The Expositor’s Bible sums this up like this:

They who accept His teaching, and order their paths as He would have them do, will learn that the impulse and meaning of all which He does to them are “mercy and truth,” the two great attributes to which the former petitions appealed, and which the humble of heart, who observe the conditions of God’s covenant which is witness of His own character and of their duty, will see gleaming with lambent light even in calamities.

A small and rather obscure devotional book, entitled Beyond Call, has been a continual blessing to me in my walk with Christ, especially since I have served most of my years overseas in cross-cultural situations. Baker James Cauthen, the long-time General Secretary of the Foreign Mission Board of Southern Baptists (now the International Mission Board), compiled this book of the devotions he gave to the missionaries that they were sending out to serve around the world. They were originally commencement type addresses given at the completion of missionary orientation.

But they speak to every Christian and every servant of God. In one of these devotions, he spoke on the verse above:

The thing about this  verse of Scripture that is most striking and helpful to me is the very first word with which it begins: “All the paths of the Lord are steadfast love and faithfulness.” Now, that is often hard to understand, and a little hard to believe in the gray days because not all the paths are pleasant to walk. Some paths are very difficult. It would be quite unrealistic to think that the pathways before you in missionary service will always be pleasant. The labor to which you have given yourself is labor characterized by a cross.

When you become willing to do whatever God wants you to do, even if it appears undesirable, you discover that what God has for you is much better than anything you plan…

Walking these pathways is not a matter that is in proportion to your understanding, but in proportion to your faith in him. Put your trust in him, and let him make the plans, and revise your own plans. Let him determine the bright days and the dark days; let him give the victories and the defeats, and let him shape life as he sees best. You will then discover that as you hold on to him in this covenant of faith – the pathways for you are filled with love and faithfulness.

And there is in this entire matter the issue of just being yourself, of obeying the will of the Lord for you, and not for someone else. My paths that I choose outside the will of God will not bring the love and faithfulness of God that God desires to give us. John the Baptist said, “A man can only receive that which is given him from heaven” (John 3:27). God’s will and His leadership will bring us joy and peace, the joy of a clear conscience, and the peace of knowing that we have done what God made us to do, and did it how He called us to do it.

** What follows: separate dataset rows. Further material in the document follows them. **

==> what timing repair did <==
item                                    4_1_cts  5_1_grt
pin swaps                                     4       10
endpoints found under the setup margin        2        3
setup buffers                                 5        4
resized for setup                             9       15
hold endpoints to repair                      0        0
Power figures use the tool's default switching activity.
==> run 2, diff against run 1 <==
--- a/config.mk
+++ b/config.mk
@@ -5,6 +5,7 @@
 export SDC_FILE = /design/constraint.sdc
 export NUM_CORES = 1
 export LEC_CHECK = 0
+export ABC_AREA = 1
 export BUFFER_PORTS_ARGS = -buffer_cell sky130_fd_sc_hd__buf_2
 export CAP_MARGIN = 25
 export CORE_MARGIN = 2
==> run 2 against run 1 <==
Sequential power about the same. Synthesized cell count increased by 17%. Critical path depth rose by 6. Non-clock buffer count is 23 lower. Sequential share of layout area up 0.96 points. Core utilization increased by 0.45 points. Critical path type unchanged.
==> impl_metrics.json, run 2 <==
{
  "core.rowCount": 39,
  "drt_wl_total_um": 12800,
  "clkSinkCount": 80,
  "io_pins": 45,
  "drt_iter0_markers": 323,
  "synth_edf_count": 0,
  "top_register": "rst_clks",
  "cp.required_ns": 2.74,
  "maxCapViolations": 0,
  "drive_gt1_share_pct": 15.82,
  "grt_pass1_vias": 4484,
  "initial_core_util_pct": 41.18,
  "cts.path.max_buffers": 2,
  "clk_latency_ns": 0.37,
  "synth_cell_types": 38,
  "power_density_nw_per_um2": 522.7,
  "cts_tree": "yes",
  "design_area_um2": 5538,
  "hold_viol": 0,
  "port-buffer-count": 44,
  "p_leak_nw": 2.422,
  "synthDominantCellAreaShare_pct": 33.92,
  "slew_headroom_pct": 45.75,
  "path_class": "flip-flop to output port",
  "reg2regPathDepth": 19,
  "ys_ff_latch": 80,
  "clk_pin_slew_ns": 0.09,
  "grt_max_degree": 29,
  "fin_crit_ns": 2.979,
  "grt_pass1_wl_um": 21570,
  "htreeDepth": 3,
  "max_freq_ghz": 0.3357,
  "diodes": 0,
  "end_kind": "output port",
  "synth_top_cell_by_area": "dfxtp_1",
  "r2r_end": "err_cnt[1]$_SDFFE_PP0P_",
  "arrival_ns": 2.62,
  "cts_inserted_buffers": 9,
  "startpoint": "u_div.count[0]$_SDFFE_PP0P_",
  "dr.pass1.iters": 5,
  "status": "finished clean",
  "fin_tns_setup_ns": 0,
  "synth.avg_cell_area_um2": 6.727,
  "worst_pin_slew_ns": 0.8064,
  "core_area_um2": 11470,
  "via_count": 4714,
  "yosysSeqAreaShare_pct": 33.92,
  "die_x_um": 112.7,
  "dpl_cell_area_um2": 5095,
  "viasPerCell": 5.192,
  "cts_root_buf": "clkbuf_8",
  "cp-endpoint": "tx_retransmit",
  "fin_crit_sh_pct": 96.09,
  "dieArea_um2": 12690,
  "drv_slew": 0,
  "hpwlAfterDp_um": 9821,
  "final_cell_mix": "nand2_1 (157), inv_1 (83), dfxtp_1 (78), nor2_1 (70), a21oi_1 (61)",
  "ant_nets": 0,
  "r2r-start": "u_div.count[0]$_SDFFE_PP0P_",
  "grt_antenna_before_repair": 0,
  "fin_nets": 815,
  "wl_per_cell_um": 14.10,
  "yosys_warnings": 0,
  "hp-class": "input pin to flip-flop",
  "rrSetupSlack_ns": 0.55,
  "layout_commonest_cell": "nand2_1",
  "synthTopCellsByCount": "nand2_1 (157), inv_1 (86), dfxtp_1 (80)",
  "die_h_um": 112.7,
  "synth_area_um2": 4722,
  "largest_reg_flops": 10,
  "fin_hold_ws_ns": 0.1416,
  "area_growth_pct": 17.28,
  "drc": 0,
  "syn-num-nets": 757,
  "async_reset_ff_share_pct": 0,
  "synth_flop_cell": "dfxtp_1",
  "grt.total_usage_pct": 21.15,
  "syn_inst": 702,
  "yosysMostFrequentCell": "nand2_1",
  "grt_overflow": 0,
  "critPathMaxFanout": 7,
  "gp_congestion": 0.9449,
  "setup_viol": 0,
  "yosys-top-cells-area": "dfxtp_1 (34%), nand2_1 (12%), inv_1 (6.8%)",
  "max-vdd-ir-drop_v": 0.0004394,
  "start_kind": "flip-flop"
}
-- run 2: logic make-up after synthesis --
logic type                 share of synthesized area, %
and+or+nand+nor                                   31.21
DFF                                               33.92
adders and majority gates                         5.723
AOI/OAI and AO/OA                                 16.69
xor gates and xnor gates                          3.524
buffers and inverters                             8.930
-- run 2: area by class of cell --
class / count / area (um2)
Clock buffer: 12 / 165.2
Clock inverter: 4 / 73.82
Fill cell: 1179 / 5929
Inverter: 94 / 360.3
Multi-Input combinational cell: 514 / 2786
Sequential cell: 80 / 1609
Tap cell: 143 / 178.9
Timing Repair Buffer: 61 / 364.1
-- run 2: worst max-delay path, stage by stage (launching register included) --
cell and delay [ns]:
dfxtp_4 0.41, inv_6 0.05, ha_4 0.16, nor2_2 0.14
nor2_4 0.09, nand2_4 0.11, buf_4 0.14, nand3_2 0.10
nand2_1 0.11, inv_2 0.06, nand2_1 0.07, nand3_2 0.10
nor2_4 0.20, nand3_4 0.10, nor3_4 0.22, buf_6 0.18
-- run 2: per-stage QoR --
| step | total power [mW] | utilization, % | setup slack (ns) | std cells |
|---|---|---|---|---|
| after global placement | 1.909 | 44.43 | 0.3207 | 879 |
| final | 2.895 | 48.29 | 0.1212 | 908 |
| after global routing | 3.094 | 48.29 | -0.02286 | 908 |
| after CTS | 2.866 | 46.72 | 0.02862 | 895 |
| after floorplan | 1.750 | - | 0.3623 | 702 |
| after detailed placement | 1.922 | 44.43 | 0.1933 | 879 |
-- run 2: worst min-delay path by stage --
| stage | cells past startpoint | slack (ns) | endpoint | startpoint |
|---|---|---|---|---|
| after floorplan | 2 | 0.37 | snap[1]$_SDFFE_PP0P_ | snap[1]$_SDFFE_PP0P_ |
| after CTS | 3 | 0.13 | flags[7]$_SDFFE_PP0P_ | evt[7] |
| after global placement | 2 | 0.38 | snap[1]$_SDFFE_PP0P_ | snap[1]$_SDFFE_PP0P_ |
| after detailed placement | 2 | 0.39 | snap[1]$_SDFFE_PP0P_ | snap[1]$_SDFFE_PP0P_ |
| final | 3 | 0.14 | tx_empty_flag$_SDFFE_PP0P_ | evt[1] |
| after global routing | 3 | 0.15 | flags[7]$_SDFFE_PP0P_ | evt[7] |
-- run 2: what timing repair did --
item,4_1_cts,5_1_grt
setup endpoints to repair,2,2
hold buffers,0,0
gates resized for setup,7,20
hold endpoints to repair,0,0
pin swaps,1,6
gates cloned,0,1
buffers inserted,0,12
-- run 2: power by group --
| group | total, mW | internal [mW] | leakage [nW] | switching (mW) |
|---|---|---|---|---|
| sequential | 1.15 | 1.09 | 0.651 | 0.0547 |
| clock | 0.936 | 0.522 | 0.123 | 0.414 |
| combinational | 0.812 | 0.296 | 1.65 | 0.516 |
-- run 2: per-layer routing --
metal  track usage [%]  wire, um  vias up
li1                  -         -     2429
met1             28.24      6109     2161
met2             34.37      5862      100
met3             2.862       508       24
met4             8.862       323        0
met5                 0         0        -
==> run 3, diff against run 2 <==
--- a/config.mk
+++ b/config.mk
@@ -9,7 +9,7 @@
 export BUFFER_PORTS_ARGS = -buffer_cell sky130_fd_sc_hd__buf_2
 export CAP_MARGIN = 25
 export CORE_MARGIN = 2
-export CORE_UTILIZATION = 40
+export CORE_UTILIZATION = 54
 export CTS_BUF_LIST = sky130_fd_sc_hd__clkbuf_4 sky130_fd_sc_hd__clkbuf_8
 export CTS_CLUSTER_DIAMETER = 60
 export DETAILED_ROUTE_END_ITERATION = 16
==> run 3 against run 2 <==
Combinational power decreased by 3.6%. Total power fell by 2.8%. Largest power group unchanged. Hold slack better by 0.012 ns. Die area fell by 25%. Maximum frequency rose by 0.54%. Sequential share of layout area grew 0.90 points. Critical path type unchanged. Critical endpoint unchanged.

An old story was told about a young Christian girl who was unhappy with her life. She knew the scripture that she must bear her cross, but her cross seemed too drab, too common place, and even too heavy sometimes. She longed for a better life. One night she dreamed of different crosses that she could bear.

One was made of gold and decorated with jewels, and she thought that she would like to bear that cross. But as she tried to lift it and to carry it, she found it was much heavier than she thought, and after a few steps she faltered and knew that she could not carry this one.

Then she saw another cross decorated with flowers, the cross of beauty, and again she thought that it was much better than her drab cross, so she lifted it on her back to carry. But she found that beneath the flowers were thorns that tore into her back, and the pain was much greater than she thought.

One after another, she tried other crosses with a similar result – too heavy, too rough, unfitting, not right.

Then she saw another cross and she came to it to lift it, and it fit perfectly on her back. It was her original cross that God had made for her to carry.

We should not envy the paths that God has called others to walk – paths of wealth, beauty, fame, power, talent, health, or whatever. Their crosses are for them to carry and not us. We should simply in gratitude embrace the path God has called us to walk and the cross that God has called us to bear. That is the path of peace and joy, of His love and His faithfulness.